The communications industry is rapidly changing to adjust to emerging technologies and ever increasing customer demand. This customer demand for new applications and increased performance of existing applications is driving communications network and system providers to employ networks and systems having greater speed and capacity (e.g., greater bandwidth). In trying to achieve these goals, a common approach taken by many communications providers is to use packet switching technology. Increasingly, public and private communications networks are being built and expanded using various packet technologies, such as Internet Protocol (IP).
As IP networks become mission critical infrastructure, network High Availability (HA) grows in importance. Meanwhile, SONET/SDH resilience with sub-50 ms protection switch times has become industry standard, setting the benchmark for other network resilience techniques. While the importance of this exact value of protection switch time can be argued in IP networks due to the re-transmission and resilience properties of TCP and other higher-level protocols, it is clearly beneficial to limit the traffic loss. The benefits are most obvious for real-time applications like Voice over IP where multi-second losses caused by network convergence directly affect end users.

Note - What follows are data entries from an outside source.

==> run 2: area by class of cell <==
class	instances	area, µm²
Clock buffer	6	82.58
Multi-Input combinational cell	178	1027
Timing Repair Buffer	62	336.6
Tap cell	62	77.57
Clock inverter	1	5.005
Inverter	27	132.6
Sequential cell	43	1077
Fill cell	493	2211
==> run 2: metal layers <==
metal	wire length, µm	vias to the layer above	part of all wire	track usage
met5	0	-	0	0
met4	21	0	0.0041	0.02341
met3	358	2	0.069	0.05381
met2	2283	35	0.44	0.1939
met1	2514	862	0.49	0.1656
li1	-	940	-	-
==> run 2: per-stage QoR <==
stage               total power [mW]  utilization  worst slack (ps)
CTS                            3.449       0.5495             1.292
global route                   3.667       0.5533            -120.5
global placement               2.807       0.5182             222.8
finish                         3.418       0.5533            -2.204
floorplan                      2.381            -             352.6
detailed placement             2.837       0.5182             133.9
--- config.mk ---
export PLATFORM = sky130hd
export DESIGN_NAME = pipe_stage_reg_flat
export DESIGN_NICKNAME = d
export VERILOG_FILES = /design/src/rtl/pipe_pkg.sv /design/src/rtl/pipe_stage_reg_if.sv /design/src/rtl/pipe_perf_cnt.sv /design/src/rtl/pipe_stage_reg.sv /design/src/flat_wrapper.sv
export SDC_FILE = /design/constraint.sdc
export NUM_CORES = 1
export LEC_CHECK = 0
export CORE_UTILIZATION = 53
export DETAILED_ROUTE_END_ITERATION = 6
export PLACE_DENSITY = 0.91
export SLEW_MARGIN = 30
export SYNTH_ARGS = -nofsm -noshare
export SYNTH_HDL_FRONTEND = slang
export SYNTH_SLANG_ARGS = --single-unit
--- constraint.sdc ---
create_clock -name clk -period 4.1 [get_ports clk]
set_input_delay 0.82 -clock clk [delete_from_list [all_inputs] [get_ports clk]]
set_output_delay 0.82 -clock clk [all_outputs]
set_load 0.01 [all_outputs]
--- src/rtl/pipe_pkg.sv ---
// Shared widths and control-field bit positions for pipeline stage registers.
package pipe_pkg;

  localparam int CTRL_W_DEF = 16;
  localparam int DATA_W_DEF = 128;
  localparam int PERF_W_DEF = 16;

  // Control-field bit positions; a zero field is an inactive bubble.
  localparam int CTRL_REG_WE_BIT  = 0;
  localparam int CTRL_MEM_RD_BIT  = 1;
  localparam int CTRL_MEM_WR_BIT  = 2;
  localparam int CTRL_BRANCH_BIT  = 3;
  localparam int CTRL_JUMP_BIT    = 4;
  localparam int CTRL_ALU_OP_LSB  = 8;
  localparam int CTRL_ALU_OP_MSB  = 11;

endpackage

--- src/rtl/pipe_stage_reg_if.sv ---
// Valid/ready handshake bundle around one stage: upstream (in_*) and downstream (out_*) sides.
interface pipe_stage_reg_if #(
  parameter int CTRL_W = 16,
  parameter int DATA_W = 128
);
  logic              in_valid;
  logic              in_ready;
  logic [CTRL_W-1:0] in_ctrl;
  logic [DATA_W-1:0] in_data;
  logic              out_valid;
  logic              out_ready;
  logic [CTRL_W-1:0] out_ctrl;
  logic [DATA_W-1:0] out_data;

  modport master (
    output in_valid, in_ctrl, in_data, out_ready,
    input  in_ready, out_valid, out_ctrl, out_data
  );

  modport slave (
    input  in_valid, in_ctrl, in_data, out_ready,
    output in_ready, out_valid, out_ctrl, out_data
  );
endinterface

--- src/rtl/pipe_perf_cnt.sv ---
// Saturating event counter with synchronous clear; updates on the falling clock edge.
module pipe_perf_cnt #(
  parameter int W = 16
) (
  input  logic         clk,
  input  logic         rst_n,
  input  logic         clr,
  input  logic         en,
  output logic [W-1:0] cnt
);

  logic [W-1:0] cnt_reg;

  always_ff @(negedge clk or negedge rst_n) begin
    if (!rst_n) begin
      cnt_reg <= '0;
    end else if (clr) begin
      cnt_reg <= '0;
    end else if (en && (cnt_reg != {W{1'b1}})) begin
      cnt_reg <= cnt_reg + 1'b1;
    end
  end

  assign cnt = cnt_reg;

endmodule

--- src/rtl/pipe_stage_reg.sv ---
// Two-entry (main + skid) pipeline register with flush and bubble ctrl zeroing.
// Optional performance counters are built when PIPE_STAGE_PERF_EN is defined.
module pipe_stage_reg
  import pipe_pkg::*;
#(
  parameter int CTRL_W = CTRL_W_DEF,
  parameter int DATA_W = DATA_W_DEF,
  parameter int PERF_W = PERF_W_DEF
) (
  input  logic              clk,
  input  logic              rst_n,
  input  logic              flush,
  pipe_stage_reg_if.slave   bus,
  output logic [PERF_W-1:0] perf_stall_cnt,
  output logic [PERF_W-1:0] perf_bubble_cnt
);

  logic              main_valid_reg;
  logic [CTRL_W-1:0] main_ctrl_reg;
  logic [DATA_W-1:0] main_data_reg;
  logic              skid_valid_reg;
  logic [CTRL_W-1:0] skid_ctrl_reg;
  logic [DATA_W-1:0] skid_data_reg;

  logic accept;
  logic retire;

  // in_ready comes straight from the skid flop, so out_ready never reaches it.
  assign accept = bus.in_valid & ~skid_valid_reg;
  assign retire = main_valid_reg & bus.out_ready;

  always_ff @(negedge clk or negedge rst_n) begin
    if (!rst_n) begin
      main_valid_reg <= 1'b0;
      main_ctrl_reg  <= '0;
      main_data_reg  <= '0;
      skid_valid_reg <= 1'b0;
      skid_ctrl_reg  <= '0;
      skid_data_reg  <= '0;
    end else if (flush) begin
      main_valid_reg <= 1'b0;
      skid_valid_reg <= 1'b0;
    end else if (skid_valid_reg) begin
      if (retire) begin
        main_ctrl_reg  <= skid_ctrl_reg;
        main_data_reg  <= skid_data_reg;
        skid_valid_reg <= 1'b0;
      end
    end else if (accept) begin
      if (!main_valid_reg || retire) begin
        main_valid_reg <= 1'b1;
        main_ctrl_reg  <= bus.in_ctrl;
        main_data_reg  <= bus.in_data;
      end else begin
        skid_valid_reg <= 1'b1;
        skid_ctrl_reg  <= bus.in_ctrl;
        skid_data_reg  <= bus.in_data;
      end
    end else if (retire) begin
      main_valid_reg <= 1'b0;
    end
  end

  assign bus.in_ready  = ~skid_valid_reg;
  assign bus.out_valid = main_valid_reg;
  assign bus.out_ctrl  = main_valid_reg ? main_ctrl_reg : '0;
  assign bus.out_data  = main_data_reg;

`ifdef PIPE_STAGE_PERF_EN
  pipe_perf_cnt #(.W(PERF_W)) u_stall_cnt (
    .clk   (clk),
    .rst_n (rst_n),
    .clr   (flush),
    .en    (main_valid_reg & ~bus.out_ready),
    .cnt   (perf_stall_cnt)
  );

  pipe_perf_cnt #(.W(PERF_W)) u_bubble_cnt (
    .clk   (clk),
    .rst_n (rst_n),
    .clr   (flush),
    .en    (~main_valid_reg),
    .cnt   (perf_bubble_cnt)
  );
`else
  assign perf_stall_cnt  = '0;
  assign perf_bubble_cnt = '0;
`endif

endmodule

--- src/flat_wrapper.sv ---
// flat-port wrapper written by rule: the top's interface ports become plain ports
module pipe_stage_reg_flat import pipe_pkg::*;
#(
  parameter int CTRL_W = CTRL_W_DEF,
  parameter int DATA_W = DATA_W_DEF,
  parameter int PERF_W = PERF_W_DEF
)
  (clk, rst_n, flush, perf_stall_cnt, perf_bubble_cnt, bus_in_valid, bus_in_ctrl, bus_in_data, bus_out_ready, bus_in_ready, bus_out_valid, bus_out_ctrl, bus_out_data);
  pipe_stage_reg_if #(.CTRL_W(CTRL_W), .DATA_W(DATA_W)) bus_i ();
  input  logic clk;
  input  logic rst_n;
  input  logic flush;
  output logic [PERF_W-1:0] perf_stall_cnt;
  output logic [PERF_W-1:0] perf_bubble_cnt;
  input wire logic [$bits(bus_i.in_valid)-1:0] bus_in_valid;
  input wire logic [$bits(bus_i.in_ctrl)-1:0] bus_in_ctrl;
  input wire logic [$bits(bus_i.in_data)-1:0] bus_in_data;
  input wire logic [$bits(bus_i.out_ready)-1:0] bus_out_ready;
  output wire logic [$bits(bus_i.in_ready)-1:0] bus_in_ready;
  output wire logic [$bits(bus_i.out_valid)-1:0] bus_out_valid;
  output wire logic [$bits(bus_i.out_ctrl)-1:0] bus_out_ctrl;
  output wire logic [$bits(bus_i.out_data)-1:0] bus_out_data;
  assign bus_i.in_valid = bus_in_valid;
  assign bus_i.in_ctrl = bus_in_ctrl;
  assign bus_i.in_data = bus_in_data;
  assign bus_i.out_ready = bus_out_ready;
  assign bus_in_ready = bus_i.in_ready;
  assign bus_out_valid = bus_i.out_valid;
  assign bus_out_ctrl = bus_i.out_ctrl;
  assign bus_out_data = bus_i.out_data;
  pipe_stage_reg #(.CTRL_W(CTRL_W), .DATA_W(DATA_W), .PERF_W(PERF_W)) u_core (.clk(clk), .rst_n(rst_n), .flush(flush), .bus(bus_i), .perf_stall_cnt(perf_stall_cnt), .perf_bubble_cnt(perf_bubble_cnt));
endmodule
==> results by group, run 1 <==
Critical path
  – Arrival time at the worst endpoint: 3430 ps
  – Worst-path cell with the longest stage delay: dfrtn_1
  – Crit path kind: flop to output port
  – Endpoint kind of the worst setup timing path: output port
  – Slowest stage delay, CP: 440 ps
  – Highest fanout seen on the critical path: 11
  – Startpoint class of the critical path: flop
  – Ordered cell list for the critical path: buf_6, and2_1, buf_2
  – Required @ worst endpoint: 3280 ps

Clock tree
  – CTS tree: built
  – Maximum count of clock buffers along a single path: 3
  – Number of clock buffers inserted by TritonCTS: 30
  – Clock transition at the registers of the reported paths: 50 ps
  – Clock tree root driver cell: clkbuf_16
  – Clock network latency to the later pin of the worst-skew pair: 540 ps
  – Clock tree sinks: 290
  – CTS H-Tree Depth: 1

Finish
  – Area of the multi-input gates: 5320 um2
  – Relative area change from synthesis to final layout: 33.8%
  – Flip-flop and latch area: 7260 um2
  – Antenna fix cells: 0
  – Fillers: 1478
  – Nets@finish: 1321
  – Share of cells above drive strength 1: 0.566

Placed design
  – Count of port buffers added during placement: 294
  – RD Place Congestion: 0.753
  – Post-detail-place hpwl: 21100 um
  – Minimum setup slack after placement: -759 ps

Synthesis
  – Number of standard cells after synthesis: 830
  – Yosys Warn Count: 0
  – Count of unique library cells instantiated by Yosys: 18
  – Area share of the largest cell type after synthesis: 0.566
  – Average footprint of a synthesized cell: 15.4 um2
  – Cell taking the most area after synthesis: dfrtn_1
  – Dominant cells by area after synthesis: dfrtn_1 57%, mux2_2 38%, buf_4 2.3%
  – Flip-flop and latch count after synthesis: 290
  – Share of synthesized area occupied by flip-flops and latches: 0.566
  – Area of the mapped netlist: 12800 um2

Floorplan
  – Full die area: 24800 um2
  – Number of placed I/O pins: 327
  – Initial core utilization: 0.543
  – Height of the die: 157 um
  – Number of rows created at floorplan: 56
  – Placeable Area: 23600 um2
  – Die Width: 157 um

Detailed routing
  – Number of DRC markers in iteration 0: 308
  – Number of vias per cell: 5.35
  – Final routed wire length divided by cell count: 21.8 um
  – Remaining design rule violation count: 0
  – Number of optimization iterations in the first detailed-route pass: 4
  – Overall via count from detail_route: 8104
  – DRT antenna net count: 0
  – Detailed-route wire length: 32900 um

STA
  – Final WS setup: -154 ps
  – Setup Viol. Count Final: 17
  – Final setup skew: 8.31 ps
  – Max-slew headroom: 0.424
  – Final hold viol count: 0
  – Worst-margin pin slew: 865 ps
  – Total negative slack: -2270 ps
  – Max-slew violation count: 0
  – RSZ-0062 raised after global routing: true

Power
  – Power density over the cells: 515 nW/um2
  – Leakage dissipation: 7.57 nW
  – Worst supply voltage drop on vdd: 0.357 mV

Outcome
  – Violated checks: setup timing
  – Run status: finished with violations

Global route
  – Pin count of the biggest net entering global routing: 149
  – Initial antenna violation count: 0
  – First-pass GRT wire length: 50500 um
  – Total grt overflow: 0
  – Vias in the first global route: 8921
  – GR Util All Layers: 0.265

Hold path
  – Kind of path behind the tightest hold check: flop to flop

Flow run
  – Maxcap violations: 0
Yosys cell counts (all sizes together):
cell	number
a211oi	1
a21oi	2
a221oi	1
and2	16
buf	66
clkbuf	15
conb	1
dfrtn	290
inv	2
mux2	432
nand2	1
nand2b	1
nor4b	1
o21ai	1
===== src/rtl/npc_pkg.sv =====
// Shared encodings and BTB entry layout for the next-PC / branch predictor slice.
package npc_pkg;

    localparam int unsigned CNT_W_MAX = 3;

    typedef enum logic [1:0] {
        KIND_NONE = 2'b00,
        KIND_COND = 2'b01,
        KIND_JUMP = 2'b10,
        KIND_JREG = 2'b11
    } res_kind_e;

    typedef enum logic [2:0] {
        COND_BLTZ = 3'b000,
        COND_BGEZ = 3'b001,
        COND_BEQ  = 3'b100,
        COND_BNE  = 3'b101,
        COND_BLEZ = 3'b110,
        COND_BGTZ = 3'b111
    } res_cond_e;

    // Width-independent part of a BTB entry; tag and target live in separately sized arrays.
    typedef struct packed {
        logic                 valid;
        res_kind_e            kind;
        logic [CNT_W_MAX-1:0] cnt;
    } btb_meta_t;

    // Saturating up/down step of a direction counter bounded by [0, max].
    function automatic logic [CNT_W_MAX-1:0] sat_step(input logic [CNT_W_MAX-1:0] cnt,
                                                      input logic                 up,
                                                      input logic [CNT_W_MAX-1:0] max);
        logic [CNT_W_MAX-1:0] res;
        res = cnt;
        if (up) begin
            if (cnt != max) res = CNT_W_MAX'(cnt + CNT_W_MAX'(1));
        end else begin
            if (cnt != '0) res = CNT_W_MAX'(cnt - CNT_W_MAX'(1));
        end
        return res;
    endfunction

endpackage
### src/rtl/timer_tap_edge.sv
// Selects the TIMA clock tap from the system counter and flags its falling edge.
module timer_tap_edge
    import timer_pkg::*;
#(
    parameter int CNT_WIDTH = 16,
    parameter int TAP0      = 9,
    parameter int TAP1      = 3,
    parameter int TAP2      = 5,
    parameter int TAP3      = 7
) (
    input  logic                 clk_in,
    input  logic                 Reset,
    input  logic [CNT_WIDTH-1:0] counter,
    input  logic [2:0]           tac,
    output logic                 tap_q,
    output logic                 inc
);

    logic tap_bit;
    logic tap;
    logic unused_cnt;

    always_comb begin
        tap_bit = 1'b0;
        case (tac[TAC_SEL_LSB +: 2])
            2'd0:    tap_bit = counter[TAP0];
            2'd1:    tap_bit = counter[TAP1];
            2'd2:    tap_bit = counter[TAP2];
            default: tap_bit = counter[TAP3];
        endcase
    end

    // Enable gates the tap, so disabling or reselecting can itself produce an edge.
    assign tap = tac[TAC_EN_BIT] & tap_bit;

    always_ff @(posedge clk_in) begin
        if (Reset) tap_q <= 1'b0;
        else       tap_q <= tap;
    end

    assign inc = tap_q & ~tap;

    // Only four counter bits feed the tap mux.
    assign unused_cnt = ^counter;

endmodule
===== src/rtl/ram_arbiter.sv =====
// ram_arbiter: shares a single-ported synchronous RAM between the CPU memory
// interface and a debug/loader port.
//
// Arbitration is per cycle with CPU priority. A debug request that has been
// denied STARVE_LIMIT consecutive cycles wins the next contended cycle. Read
// data comes straight from the RAM (one-cycle latency) and is qualified per
// port by a registered rvalid.
//
// Optional feature, enabled by defining RAM_ARB_WPROT_EN: debug writes below
// PROT_LIMIT are granted but suppressed at the RAM, and dbg_err pulses the
// following cycle. Without the macro dbg_err is tied 0 and every granted
// write reaches the RAM.
//
// Ports:
//   clk        clock, rising edge
//   reset_n    asynchronous active-low reset
//   cpu        ram_arbiter_if.slave  CPU requester
//   dbg        ram_arbiter_if.slave  debug/loader requester
//   dbg_err    one-cycle pulse: protected debug write rejected (registered)
//   ram_addr   RAM word address
//   ram_we     RAM write enable
//   ram_wdata  RAM write data
//   ram_rdata  RAM read data, valid the cycle after the address
module ram_arbiter #(
  parameter int                ADDR_W       = 9,
  parameter int                DATA_W       = 16,
  parameter int                STARVE_LIMIT = 4,
  parameter logic [ADDR_W-1:0] PROT_LIMIT   = ADDR_W'(64)
) (
  input  logic              clk,
  input  logic              reset_n,
  ram_arbiter_if.slave      cpu,
  ram_arbiter_if.slave      dbg,
  output logic              dbg_err,
  output logic [ADDR_W-1:0] ram_addr,
  output logic              ram_we,
  output logic [DATA_W-1:0] ram_wdata,
  input  logic [DATA_W-1:0] ram_rdata
);

  localparam logic [3:0] STARVE_MAX = 4'(STARVE_LIMIT);

`ifdef RAM_ARB_WPROT_EN
  localparam bit WPROT_EN = 1'b1;
`else
  localparam bit WPROT_EN = 1'b0;
`endif

  logic [3:0] starve_cnt;
  logic       rd_cpu;
  logic       rd_dbg;
  logic       cpu_gnt;
  logic       dbg_gnt;
  logic       dbg_blocked;

  function automatic logic is_protected(input logic              we,
                                        input logic [ADDR_W-1:0] addr);
    return WPROT_EN && we && (addr < PROT_LIMIT);
  endfunction

  assign dbg_blocked = is_protected(dbg.we, dbg.addr);

  // ---- stage 0: combinational arbitration and RAM request mux ----
  // Grants are gated by reset_n so nothing reaches the RAM while in reset.
  always_comb begin
    cpu_gnt = 1'b0;
    dbg_gnt = 1'b0;
    if (reset_n) begin
      if (cpu.req && dbg.req) begin
        if (starve_cnt == STARVE_MAX) dbg_gnt = 1'b1;
        else                          cpu_gnt = 1'b1;
      end else begin
        cpu_gnt = cpu.req;
        dbg_gnt = dbg.req;
      end
    end
  end

  // Idle cycles present the CPU address so the RAM sees a stable bus.
  always_comb begin
    ram_addr  = cpu.addr;
    ram_wdata = cpu.wdata;
    ram_we    = 1'b0;
    if (dbg_gnt) begin
      ram_addr  = dbg.addr;
      ram_wdata = dbg.wdata;
      ram_we    = dbg.we && !dbg_blocked;
    end else if (cpu_gnt) begin
      ram_we    = cpu.we;
    end
  end

  assign cpu.gnt   = cpu_gnt;
  assign dbg.gnt   = dbg_gnt;
  assign cpu.rdata = ram_rdata;
  assign dbg.rdata = ram_rdata;

  // ---- stage 1: read tracking and starvation counter ----
  always_ff @(posedge clk or negedge reset_n) begin
    if (!reset_n) begin
      starve_cnt <= 4'd0;
      rd_cpu     <= 1'b0;
      rd_dbg     <= 1'b0;
    end else begin
      rd_cpu <= cpu_gnt && !cpu.we;
      rd_dbg <= dbg_gnt && !dbg.we;
      if (dbg.req && !dbg_gnt) begin
        if (starve_cnt < STARVE_MAX) starve_cnt <= starve_cnt + 4'd1;
      end else begin
        starve_cnt <= 4'd0;
      end
    end
  end

  assign cpu.rvalid = rd_cpu;
  assign dbg.rvalid = rd_dbg;

`ifdef RAM_ARB_WPROT_EN
  logic err_p1;

  always_ff @(posedge clk or negedge reset_n) begin
    if (!reset_n) err_p1 <= 1'b0;
    else          err_p1 <= dbg_gnt && dbg_blocked;
  end

  assign dbg_err = err_p1;
`else
  assign dbg_err = 1'b0;
`endif

endmodule
===== src/rtl/alu_issue_stage.sv =====
// ALU decode/issue stage.
// Decodes an RV32I instruction and its register operands into ALU inputs
// (A, B, ALU_FUN, ILLEGAL). The result is held in a registered valid/ready
// slot that has an optional skid entry. Only XLEN = 32 is supported.
module alu_issue_stage #(
   parameter int XLEN    = 32,
   parameter bit SKID_EN = 1'b1
) (
   input  logic            CLK,
   input  logic            RST_N,
   input  logic            FLUSH,
   input  logic            IN_VALID,
   output logic            IN_READY,
   input  logic [31:0]     INSTR,
   input  logic [XLEN-1:0] PC,
   input  logic [XLEN-1:0] RS1_DATA,
   input  logic [XLEN-1:0] RS2_DATA,
   output logic            OUT_VALID,
   input  logic            OUT_READY,
   output logic [XLEN-1:0] A,
   output logic [XLEN-1:0] B,
   output logic [3:0]      ALU_FUN,
   output logic            ILLEGAL
);

   typedef struct packed {
      logic            illegal;
      logic [3:0]      fun;
      logic [XLEN-1:0] a;
      logic [XLEN-1:0] b;
   } entry_t;

   localparam logic [6:0] OPC_OP     = 7'b0110011;
   localparam logic [6:0] OPC_OP_IMM = 7'b0010011;
   localparam logic [6:0] OPC_LUI    = 7'b0110111;
   localparam logic [6:0] OPC_AUIPC  = 7'b0010111;
   localparam logic [6:0] OPC_JAL    = 7'b1101111;
   localparam logic [6:0] OPC_JALR   = 7'b1100111;
   localparam logic [6:0] OPC_BRANCH = 7'b1100011;
   localparam logic [6:0] OPC_LOAD   = 7'b0000011;
   localparam logic [6:0] OPC_STORE  = 7'b0100011;

   localparam logic [3:0] FUN_ADD    = 4'b0000;
   localparam logic [3:0] FUN_COPY_A = 4'b1001;

   localparam logic [6:0] F7_BASE = 7'b0000000;
   localparam logic [6:0] F7_ALT  = 7'b0100000;

   // Pure decode: instruction and operands in, ALU entry out.
   // Illegal entries carry zeroed operands and function code.
   function automatic entry_t decode_entry(input logic [31:0]     instr,
                                           input logic [XLEN-1:0] pc,
                                           input logic [XLEN-1:0] rs1,
                                           input logic [XLEN-1:0] rs2);
      entry_t      e;
      logic [6:0]  f7;
      logic [2:0]  f3;
      logic [31:0] imm_i;
      logic [31:0] imm_s;
      logic [31:0] imm_b;
      logic [31:0] imm_u;
      logic [31:0] imm_j;
      f7    = instr[31:25];
      f3    = instr[14:12];
      imm_i = {{20{instr[31]}}, instr[31:20]};
      imm_s = {{20{instr[31]}}, instr[31:25], instr[11:7]};
      imm_b = {{19{instr[31]}}, instr[31], instr[7], instr[30:25], instr[11:8], 1'b0};
      imm_u = {instr[31:12], 12'b0};
      imm_j = {{11{instr[31]}}, instr[31], instr[19:12], instr[20], instr[30:21], 1'b0};
      e     = '0;
      case (instr[6:0])
         OPC_OP: begin
            e.a       = rs1;
            e.b       = rs2;
            e.fun     = {f7[5], f3};
            e.illegal = !((f7 == F7_BASE) ||
                          ((f7 == F7_ALT) && ((f3 == 3'b000) || (f3 == 3'b101))));
         end
         OPC_OP_IMM: begin
            e.a = rs1;
            e.b = imm_i;
            if (f3 == 3'b101) begin
               // Shift-right immediates pick logical/arithmetic from f7[5].
               e.fun     = {f7[5], 3'b101};
               e.illegal = !((f7 == F7_BASE) || (f7 == F7_ALT));
            end else begin
               // No subtract-immediate: f3=000 is always add.
               e.fun     = {1'b0, f3};
               e.illegal = (f3 == 3'b001) && (f7 != F7_BASE);
            end
         end
         OPC_LUI: begin
            e.a   = imm_u;
            e.b   = '0;
            e.fun = FUN_COPY_A;
         end
         OPC_AUIPC: begin
            e.a   = pc;
            e.b   = imm_u;
            e.fun = FUN_ADD;
         end
         OPC_JAL: begin
            e.a   = pc;
            e.b   = imm_j;
            e.fun = FUN_ADD;
         end
         OPC_JALR: begin
            e.a       = rs1;
            e.b       = imm_i;
            e.fun     = FUN_ADD;
            e.illegal = (f3 != 3'b000);
         end
         OPC_BRANCH: begin
            // ALU computes the branch target; the compare lives elsewhere.
            e.a       = pc;
            e.b       = imm_b;
            e.fun     = FUN_ADD;
            e.illegal = (f3 == 3'b010) || (f3 == 3'b011);
         end
         OPC_LOAD: begin
            e.a   = rs1;
            e.b   = imm_i;
            e.fun = FUN_ADD;
         end
         OPC_STORE: begin
            e.a   = rs1;
            e.b   = imm_s;
            e.fun = FUN_ADD;
         end
         default: e.illegal = 1'b1;
      endcase
      if (e.illegal) begin
         e.a   = '0;
         e.b   = '0;
         e.fun = '0;
      end
      return e;
   endfunction

   entry_t dec_p0;
   entry_t main_p1;
   entry_t skid_p1;
   logic   main_vld_p1;
   logic   skid_vld_p1;
   logic   in_fire;
   logic   out_fire;

   // Decode the incoming entry combinationally.
   always_comb begin
      dec_p0 = decode_entry(INSTR, PC, RS1_DATA, RS2_DATA);
   end

   // With the skid entry, ready depends only on registered state. Without it,
   // ready looks through to OUT_READY.
   assign IN_READY = SKID_EN ? !skid_vld_p1 : (!main_vld_p1 || OUT_READY);
   assign in_fire  = IN_VALID && IN_READY;
   assign out_fire = main_vld_p1 && OUT_READY;

   // ---- stage p1: main slot and skid slot ----
   // Main slot refills when it is empty or consumed, from skid first to keep
   // FIFO order; otherwise an accepted entry parks in skid.
   always_ff @(posedge CLK or negedge RST_N) begin
      if (!RST_N) begin
         main_vld_p1 <= 1'b0;
         skid_vld_p1 <= 1'b0;
         main_p1     <= '0;
         skid_p1     <= '0;
      end else if (FLUSH) begin
         main_vld_p1 <= 1'b0;
         skid_vld_p1 <= 1'b0;
         main_p1     <= '0;
         skid_p1     <= '0;
      end else if (out_fire || !main_vld_p1) begin
         if (skid_vld_p1) begin
            main_p1     <= skid_p1;
            main_vld_p1 <= 1'b1;
            skid_vld_p1 <= 1'b0;
         end else if (in_fire) begin
            main_p1     <= dec_p0;
            main_vld_p1 <= 1'b1;
         end else begin
            main_vld_p1 <= 1'b0;
         end
      end else if (in_fire && SKID_EN) begin
         skid_p1     <= dec_p0;
         skid_vld_p1 <= 1'b1;
      end
   end

   assign OUT_VALID = main_vld_p1;
   assign A         = main_p1.a;
   assign B         = main_p1.b;
   assign ALU_FUN   = main_p1.fun;
   assign ILLEGAL   = main_p1.illegal;

endmodule
[config.mk]
export PLATFORM = sky130hd
export DESIGN_NAME = serial_row_loader
export DESIGN_NICKNAME = d
export VERILOG_FILES = /design/src/rtl/serial_row_loader.sv
export SDC_FILE = /design/constraint.sdc
export NUM_CORES = 1
export LEC_CHECK = 0
export BUFFER_PORTS_ARGS = -buffer_cell sky130_fd_sc_hd__clkbuf_2
export CORE_MARGIN = 4
export CORE_UTILIZATION = 40
export DETAILED_ROUTE_END_ITERATION = 10
export GPL_TIMING_DRIVEN = 0
export MAX_ROUTING_LAYER = met4
export PLACE_DENSITY = 0.69
export SLEW_MARGIN = 20
export SYNTH_ARGS = -nofsm -noshare
export SYNTH_HDL_FRONTEND = slang
export SYNTH_SLANG_ARGS = --single-unit
[constraint.sdc]
create_clock -name CLK -period 7.8 [get_ports CLK]
set_input_delay 1.17 -clock CLK [delete_from_list [all_inputs] [get_ports CLK]]
set_output_delay 1.17 -clock CLK [all_outputs]
set_load 0.005 [all_outputs]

Internet traffic continues to grow faster than Moore's law allows the underlying technology to increase in speed. As a result, the number of links connecting routers is increasing. The trend is toward larger routers with more interconnects. Quite often multiple links connect two adjacent routers, resulting in the emergence of link aggregation techniques. Aggregated links can be configured as a single interface from IP routing perspective, making a single Layer 2 (L2) link failure appear to Layer 3 (L3) as only a reduction in bandwidth. At the same time legacy SONET/SDH networks continue to be used and deployed. As a result routers are being interconnected across SONET/SDH networks using Automatic Protection Switching (APS). SONET-derived ring resiliency principles are also being applied to rings of routers in Resilient Packet Rings (RPR) solutions. Another important networking trend is the wide deployment of Multiprotocol Label Switching (MPLS), which adds a number of new capabilities to IP Networks, with associated protection switching capabilities of connection-oriented MPLS Traffic Engineering (TE) and MPLS Fast Re-Route (FRR). With a variety of different networking layers at which protection switching could be performed in response to a detected condition and the unlimited number of possible network and equipment configurations, desired is a mechanism to provide protection switching which may include coordinating among multiple protection switching mechanisms the actual protection switching performed in response to a particular failure.